** The task **
Write each line again exactly as it is, from the opening line of the records below through the one containing "2_1_floorplan: - / 11100 / 1008 / 0.150 / 0", and add nothing.

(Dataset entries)
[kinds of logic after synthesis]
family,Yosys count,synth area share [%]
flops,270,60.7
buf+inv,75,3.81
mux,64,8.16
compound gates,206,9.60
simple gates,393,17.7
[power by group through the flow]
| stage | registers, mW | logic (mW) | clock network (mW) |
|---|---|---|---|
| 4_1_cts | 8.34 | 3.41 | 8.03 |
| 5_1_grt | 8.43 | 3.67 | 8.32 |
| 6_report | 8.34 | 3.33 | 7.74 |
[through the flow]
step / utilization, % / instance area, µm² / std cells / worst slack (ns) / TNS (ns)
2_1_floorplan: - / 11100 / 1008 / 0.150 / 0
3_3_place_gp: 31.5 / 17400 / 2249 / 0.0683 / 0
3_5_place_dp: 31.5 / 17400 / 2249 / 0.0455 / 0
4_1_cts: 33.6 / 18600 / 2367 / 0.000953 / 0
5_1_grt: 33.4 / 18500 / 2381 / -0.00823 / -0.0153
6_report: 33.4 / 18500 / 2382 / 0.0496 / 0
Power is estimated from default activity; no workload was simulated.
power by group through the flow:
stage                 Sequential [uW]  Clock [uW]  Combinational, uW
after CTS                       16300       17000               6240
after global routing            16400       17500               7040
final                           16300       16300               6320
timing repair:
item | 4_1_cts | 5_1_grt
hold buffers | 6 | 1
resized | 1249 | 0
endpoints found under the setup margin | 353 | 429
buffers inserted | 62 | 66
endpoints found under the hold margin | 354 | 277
`timescale 1ns / 1ps
module PIPO(a,clock,load,reg_out);
parameter n = 15;
input [15:0] a;
input clock;
input load;
output reg [n:0] reg_out;
always @(posedge clock)
begin
    if(load)
    reg_out <= a;
end
endmodule
`timescale 1ns / 1ps
module shifter_1bit(clock,data_in,data_out);
input clock;
input [15:0] data_in;
output reg [15:0] data_out;
always@(posedge clock)
begin
data_out = data_in >> 1;    
end
endmodule
`timescale 1ns / 1ps
module ADDER_16BIT(a,b,c_in,sum,c_out);
input [15:0] a;
input [15:0] b;
input c_in;
output [15:0] sum;
output c_out;
assign {c_out,sum} = a+b+c_in;
endmodule
==> ./run.sh <==
#!/bin/bash
# OpenROAD 26Q1-2900-gdf79404cd8, Yosys 0.63+post, stock flow scripts
make -C /OpenROAD-flow-scripts/flow DESIGN_CONFIG=/design/flow/config.mk WORK_HOME=/design/flow/orfs finish
==> ./config.mk <==
export PLATFORM = sky130hd
export DESIGN_NAME = mean_datapath
export DESIGN_NICKNAME = mean_datapath
export VERILOG_FILES = /design/flow/design.v
export SDC_FILE = /design/flow/constraint.sdc
export NUM_CORES = 4
export LEC_CHECK = 1
export CORE_UTILIZATION = 30
==> ./constraint.sdc <==
current_design mean_datapath

set clk_period 14.8
set clk_io_pct 0.2

create_clock -name clk0 -period $clk_period [get_ports {clock}]

set non_clock_inputs [all_inputs -no_clocks]
set_input_delay [expr $clk_period * $clk_io_pct] -clock clk0 $non_clock_inputs
set_output_delay [expr $clk_period * $clk_io_pct] -clock clk0 [all_outputs]
<file path="config.mk">
export PLATFORM = sky130hd
export DESIGN_NAME = mean_controller
export DESIGN_NICKNAME = mean_controller
export VERILOG_FILES = /design/flow/design.v
export SDC_FILE = /design/flow/constraint.sdc
export NUM_CORES = 4
export LEC_CHECK = 1
export CORE_AREA = 10 10 70 70
export DIE_AREA = 0 0 80 80
</file>
<file path="constraint.sdc">
current_design mean_controller

set clk_period 1.1
set clk_io_pct 0.2

create_clock -name clk0 -period $clk_period [get_ports {clock}]

set non_clock_inputs [all_inputs -no_clocks]
set_input_delay [expr $clk_period * $clk_io_pct] -clock clk0 $non_clock_inputs
set_output_delay [expr $clk_period * $clk_io_pct] -clock clk0 [all_outputs]
</file>
<file path="design.v">
`timescale 1ns / 1ps
module mean_controller(clock,sel,load,reset,mem_scan_done);
input clock;
output reg [5:0] sel;
output reg [2:0] load;
output reg reset;
input mem_scan_done;
reg [1:0] state; 
always @(posedge clock)
begin
    case(state)
        2'b00: begin
                sel[0] <= 0; sel[1]<=0;  sel[2]<=0; sel[3]<=0; sel[5]<=0;
                load[0] <=0; load[1]<=1; load[2]<=1; reset <= 0 ;
                state <= 2'b01;
                end 
        2'b01: begin
                if(mem_scan_done)
                    begin
                    state <= 2'b11;
                    end
                else
                state <= 2'b10;
                end
        2'b10: begin
                sel[0] <= 1; sel[1]<=1;  sel[2]<=1; sel[4]<=0; sel[3]<=1; sel[5]<=0;
                load[0] <=0; load[1]<=1; load[2]<=1;
                state <= 2'b01;
                end
        2'b11: begin
                reset <= 1;
                load[0] <= 1; 
                sel[5] <= 1;
                state <= 2'b11;
                end
    endcase
end
endmodule
</file>
<file path="run.sh">
#!/bin/bash
# OpenROAD 26Q1-2900-gdf79404cd8, Yosys 0.63+post, stock flow scripts
make -C /OpenROAD-flow-scripts/flow DESIGN_CONFIG=/design/flow/config.mk WORK_HOME=/design/flow/orfs finish
</file>
==> impl_metrics.csv <==
group,metric,value,unit
run_status,status,"finished with violations",
run_status,violations,"setup timing",
layout,layout-drive-gt1-share,28.1,%
setup_path,cpMostUsedCell,"buf_6",
sta,fin_worst_skew,0.00527,ns
layout,final-instance-count-excl-fill,78,
setup_path,reg2reg_from,"state[0]$_DFF_P_",
cts,cts_made_buffers,3,
route,wl_met2,121,um
worst_hold_path,hp-class,"in2reg",
sta,setup_tns,-0.0186,ns
route,wl_per_cell,5.38,um
power,pwr-share-seq,42.5,%
logic_synthesis,edf_count,3,
layout,area_growth,45.2,%
route,drc_errors,0,
logic_synthesis,ys_chip_area,274,um^2
logic_synthesis,top_area_cell,"edfxtp_1",
sta,fin_crit,1.11,ns
logic_synthesis,top_cell,"buf_4",
global_route,first_global_vias,163,
layout,post-route-cell-area,398,um^2
placed_design,post-place-ws,0.0336,ns
power,internal-power,0.594,mW
logic_synthesis,synth_async_sr_flop_share,0,%
sta,final.period_utilization,101,%
sta,rsz0062_at_grt,"true",
cts,cts_tree,"done",
setup_path,worst_ep_arrival_time,0.89,ns
logic_synthesis,synth-seq-cells,5,
route,totalWireLength,420,um
route,ant_nets,0,
route,routed-via-count,154,
placed_design,dp_cells,73,
power,p_total,0.792,mW
layout,final_util,11.6,%
run,warnings,30,
setup_path,end_kind,"primary output",
cts,clock-root-buffer,"clkbuf_4",
logic_synthesis,ys_seq_share,47.5,%
run,maxCapViolations,0,
power,p_sw,0.198,mW
power,switching_share,25.0,%
cts,ctsLongestPathBuffers,2,
floorplanning,chip_area,0.00640,mm^2
floorplanning,initCoreUtil,8.02,%
logic_synthesis,synthTopCellsByCount,"7 x buf_4, 4 x ha_1, 4 x inv_1",
global_route,grt_max_degree,4,
logic_synthesis,syn_area,274,um^2
setup_path,path_cells,"buf_6 > buf_6",
placed_design,dp_hpwl,342,um
route,met1Wirelength,146,um
route,first_pass_iters,2,
sta,fmax,901,MHz
sta,drv_slew,0,
cts,clkTransAtPathRegs,0.04,ns
global_route,gr-total-overflow,0,
floorplanning,ios,12,
global_route,grt_pass1_wl,683,um
worst_hold_path,min-delay-start,"mem_scan_done",
floorplanning,die_w,80,um
route,drt-initial-drc-count,13,
logic_synthesis,topCellsByArea,"edfxtp_1 33%, buf_4 19%, ha_1 18%",
logic_synthesis,synth.distinct_cells,8,
logic_synthesis,synthFlopType,"edfxtp_1",
sta,whs,0.548,ns
floorplanning,die_y,80,um
setup_path,path_max_fanout,3,
route,antenna_cells,0,
setup_path,cp_num_buf_inv,2,
cts,clkSinkCount,5,
logic_synthesis,synth_area_per_cell,11.0,um^2
setup_path,critPathLaunch,"sel[0]$_DFFE_PP_",
cts,htreeDepth,1,
power,power.share.clock,26.8,%
placed_design,numPortBuffers,8,
power,p_comb_share,30.7,%
global_route,antenna_found_initial,0,
placed_design,gp_congestion,0.711,
logic_synthesis,ys_cells,25,
sta,layout_setup_ws,-0.00937,ns
logic_synthesis,ys_warn_count,1,
global_route,track_usage,1.47,%
setup_path,crit_family,"flip-flops",
route,via_per_inst,1.97,
power,leakagePower,0.177,nW
floorplanning,fp-row-count,21,
logic_synthesis,synth_top_area_share,32.9,%
floorplanning,core_area,0.00342,mm^2
sta,hold_violations,0,
cts,clk_latency,0.25,ns
setup_path,reg2reg_slack,0.08,ns
setup_path,start_kind,"flop",
power,peakVddDrop,0.458,mV
route,route.met3.wl,152,um
logic_synthesis,synthCells,25,
sta,setup_viol,2,
setup_path,worst_path_largest_cell_delay,0.41,ns
placed_design,place_area,363,um^2
setup_path,required,0.88,ns
route,top_layer,"met3",
setup_path,critPathKind,"reg2out",
setup_path,slowest_stage,"edfxtp_1",
power,p_per_area,1990,mW/mm^2
[cell type report]
| type | count | area (um^2) |
|---|---|---|
| fill | 394 | 3020 |
| sequential | 5 | 133 |
| timing repair buffer | 9 | 86.3 |
| multi-input combinational | 10 | 80.1 |
| tap | 46 | 57.6 |
| clock buffer | 4 | 26.3 |
| inverter | 4 | 15.0 |
[routing by layer]
layer | up-vias | global-route usage [%]
li1 | 77 | -
met1 | 62 | 1.35
met2 | 15 | 1.61
met3 | 0 | 2.61
met4 | 0 | 0
met5 | - | 0
[power by group through the flow]
| stage | clock network [mW] | registers, mW | logic, mW |
|---|---|---|---|
| after CTS | 0.219 | 0.331 | 0.249 |
| after global routing | 0.241 | 0.349 | 0.289 |
| final | 0.212 | 0.336 | 0.243 |
[state kept, by name (all words and copies together), names as in the netlist]
| name | flops |
|---|---|
| state | 2 |
| reset | 1 |
| load | 1 |
| sel | 1 |
[cell usage in the layout (no fill, tap or decap)]
| cell type | count |
|---|---|
| buf_6 | 3 |
| clkbuf_1 | 1 |
| clkbuf_2 | 1 |
| clkbuf_4 | 3 |
| clkdlybuf4s15_1 | 2 |
| clkdlybuf4s50_1 | 1 |
| conb_1 | 3 |
| dfxtp_2 | 2 |
| dlygate4sd2_1 | 2 |
| edfxtp_1 | 3 |
| ha_1 | 4 |
| inv_1 | 4 |
| nand2b_1 | 1 |
| or2_1 | 2 |
[cells by family after synthesis]
family | Yosys count | synth area share, %
adders and majority gates | 4 | 18.3
buffers and inverters | 11 | 24.7
DFF | 5 | 47.5
other | 2 | 2.74
and+or+nand+nor | 3 | 6.85
[final timing paths]
| path | to | cells past startpoint |
|---|---|---|
| max reg2reg | sel[0]$_DFFE_PP_ | 3 |
| min | state[0]$_DFF_P_ | 2 |
| max | sel[1] | 2 |
| min reg2reg | sel[0]$_DFFE_PP_ | 1 |
[what timing repair did]
item | CTS | global route
buffers inserted | 1 | 0
hold buffers | 0 | 0
resized | 16 | 4
endpoints found under the setup margin | 7 | 8
hold endpoints to repair | 0 | 0
Power figures rest on the tool's default switching activity, not on a simulated workload.
==> config.mk <==
export PLATFORM = sky130hd
export DESIGN_NAME = enemy_position4
export DESIGN_NICKNAME = enemy_position4
export VERILOG_FILES = /design/flow/design.v
export SDC_FILE = /design/flow/constraint.sdc
export NUM_CORES = 4
export LEC_CHECK = 1
export CORE_UTILIZATION = 40
==> constraint.sdc <==
current_design enemy_position4

set clk_period 4.7
set clk_io_pct 0.2

create_clock -name clk0 -period $clk_period [get_ports {clk}]

set non_clock_inputs [all_inputs -no_clocks]
set_input_delay [expr $clk_period * $clk_io_pct] -clock clk0 $non_clock_inputs
set_output_delay [expr $clk_period * $clk_io_pct] -clock clk0 [all_outputs]
==> design.v <==
`timescale 1ns / 1ps
module clk_div_1_second(clk, clk_d);
    parameter div_value = 833332; 
    input clk;
    output clk_d;
    reg clk_d;
    reg [25:0] count; 
    initial
    begin
        clk_d = 0;
        count = 0;
    end
    always @(posedge clk)
    begin
        if (count == div_value)
            count <= 0;
        else
            count <= count + 1;
    end
    always @(posedge clk)
    begin
        if (count == div_value)
            clk_d <= ~ clk_d;
    end
endmodule
module clk_div_2_second(clk, clk_d);
    parameter div_value = 99999999; 
    input clk;
    output clk_d;
    reg clk_d;
    reg [25:0] count; 
    initial
    begin
        clk_d = 0;
        count = 0;
    end
    always @(posedge clk)
    begin
        if (count == div_value)
            count <= 0;
        else
            count <= count + 1;
    end
    always @(posedge clk)
    begin
        if (count == div_value)
            clk_d <= ~ clk_d;
    end
endmodule
`timescale 1ns / 1ps
module enemy_position1(
input clk, 
input gamemenu, 
input gamerun, 
input gamepause,
input [9:0] aX, 
input [9:0] aY,
input [9:0] aR,
output reg collide,
output [9:0] x, 
output [9:0] y);
  integer pos_x;
  integer pos_y;
  integer velocityx;
  integer velocityy;
  wire clk_d;
    wire [9:0] leftA;
    wire [9:0] leftB;
    wire [9:0] rightA;
    wire [9:0] rightB;
    wire [9:0] topA;
    wire [9:0] topB;
    wire [9:0] bottomA;
    wire [9:0] bottomB;
    assign leftA = aX - aR;
    assign rightA = aX + aR;
    assign topA = aY - aR;
    assign bottomA = aY + aR;
    assign leftB = pos_x - 10;
    assign rightB = pos_x + 10;
    assign topB = pos_y - 10;
    assign bottomB = pos_y + 10;
  clk_div_1_second g0(clk, clk_d);
  always @(posedge clk_d) begin
    if (gamemenu == 1 && gamerun == 0 && gamepause == 0)
    begin
        pos_x = 160;
        pos_y = 120;
        velocityx = -20;
        velocityy = -20;
    end
    else if (gamemenu == 0 && gamerun == 1 && gamepause == 0)
    begin
        collide = 0;
        if (bottomA <= topB)
        begin
            collide = 0;
        end
        else if (topA >= bottomB)
        begin
            collide = 0;
        end
        else if (rightA <= leftB)
        begin
            collide = 0;
        end
        else if (leftA >= rightB)
        begin
            collide = 0;
        end
        else
        begin
            if (rightB>=leftA && leftB < leftA)
                velocityx = -1*velocityx;
            else if (leftB<=rightA && rightB > rightA)
                velocityx = -1*velocityx;
            else if (topB <= bottomA && bottomB > bottomA)
                velocityy = -1*velocityy;
            else if (bottomB >= topA && topB < topA)  
                velocityy = -1*velocityy; 
            collide = 1;
            if (velocityx > 0)
                velocityx = velocityx + 2;
            else if (velocityx < 0)
                velocityx = velocityx - 2;
            if (velocityy > 0)
                velocityy = velocityy + 2;
            else if (velocityy < 0)
                velocityy = velocityy - 2;
        end
        if (pos_x + 10 > 626)
            velocityx = -1*velocityx;
        else if (pos_x - 10 < 15)
            velocityx = -1*velocityx;
        pos_x = pos_x + velocityx;
        if (pos_y + 10 > 466)
            velocityy = -1*velocityy;
        else if (pos_y - 10 < 15)
            velocityy = -1*velocityy;
        pos_y = pos_y + velocityy;        
    end
  end
  assign x = pos_x;
  assign y = pos_y;
endmodule
module enemy_position2(
input clk, 
input gamemenu, 
input gamerun, 
input gamepause,
input [9:0] aX, 
input [9:0] aY,
input [9:0] aR,
output reg collide,
output [9:0] x, 
output [9:0] y);
  integer pos_x;
  integer pos_y;
  integer velocityx;
  integer velocityy;
  wire clk_d;
    wire [9:0] leftA;
    wire [9:0] leftB;
    wire [9:0] rightA;
    wire [9:0] rightB;
    wire [9:0] topA;
    wire [9:0] topB;
    wire [9:0] bottomA;
    wire [9:0] bottomB;
    assign leftA = aX - aR;
    assign rightA = aX + aR;
    assign topA = aY - aR;
    assign bottomA = aY + aR;
    assign leftB = pos_x - 10;
    assign rightB = pos_x + 10;
    assign topB = pos_y - 10;
    assign bottomB = pos_y + 10;
  clk_div_1_second g0(clk, clk_d);
  always @(posedge clk_d) begin
    if (gamemenu == 1 && gamerun == 0 && gamepause == 0)
    begin
        pos_x = 480;
        pos_y = 120;
        velocityx = 20;
        velocityy = -20;
    end
    else if (gamemenu == 0 && gamerun == 1 && gamepause == 0)
    begin
        collide = 0;
        if (bottomA <= topB)
        begin
            collide = 0;
        end
        else if (topA >= bottomB)
        begin
            collide = 0;
        end
        else if (rightA <= leftB)
        begin
            collide = 0;
        end
        else if (leftA >= rightB)
        begin
            collide = 0;
        end
        else
        begin
            if (rightB>=leftA && leftB < leftA)
                velocityx = -1*velocityx;
            else if (leftB<=rightA && rightB > rightA)
                velocityx = -1*velocityx;
            else if (topB <= bottomA && bottomB > bottomA)
                velocityy = -1*velocityy;
            else if (bottomB >= topA && topB < topA)  
                velocityy = -1*velocityy; 
            collide = 1;
            if (velocityx > 0)
                velocityx = velocityx + 2;
            else if (velocityx < 0)
                velocityx = velocityx - 2;
            if (velocityy > 0)
                velocityy = velocityy + 2;
            else if (velocityy < 0)
                velocityy = velocityy - 2;
        end
        if (pos_x + 10 > 626)
            velocityx = -1*velocityx;
        else if (pos_x - 10 < 15)
            velocityx = -1*velocityx;
        pos_x = pos_x + velocityx;
        if (pos_y + 10 > 466)
            velocityy = -1*velocityy;
        else if (pos_y - 10 < 15)
            velocityy = -1*velocityy;
        pos_y = pos_y + velocityy;        
    end
  end
  assign x = pos_x;
  assign y = pos_y;
endmodule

** Problem solution **
[kinds of logic after synthesis]
family,Yosys count,synth area share [%]
flops,270,60.7
buf+inv,75,3.81
mux,64,8.16
compound gates,206,9.60
simple gates,393,17.7
[power by group through the flow]
| stage | registers, mW | logic (mW) | clock network (mW) |
|---|---|---|---|
| 4_1_cts | 8.34 | 3.41 | 8.03 |
| 5_1_grt | 8.43 | 3.67 | 8.32 |
| 6_report | 8.34 | 3.33 | 7.74 |
[through the flow]
step / utilization, % / instance area, µm² / std cells / worst slack (ns) / TNS (ns)
2_1_floorplan: - / 11100 / 1008 / 0.150 / 0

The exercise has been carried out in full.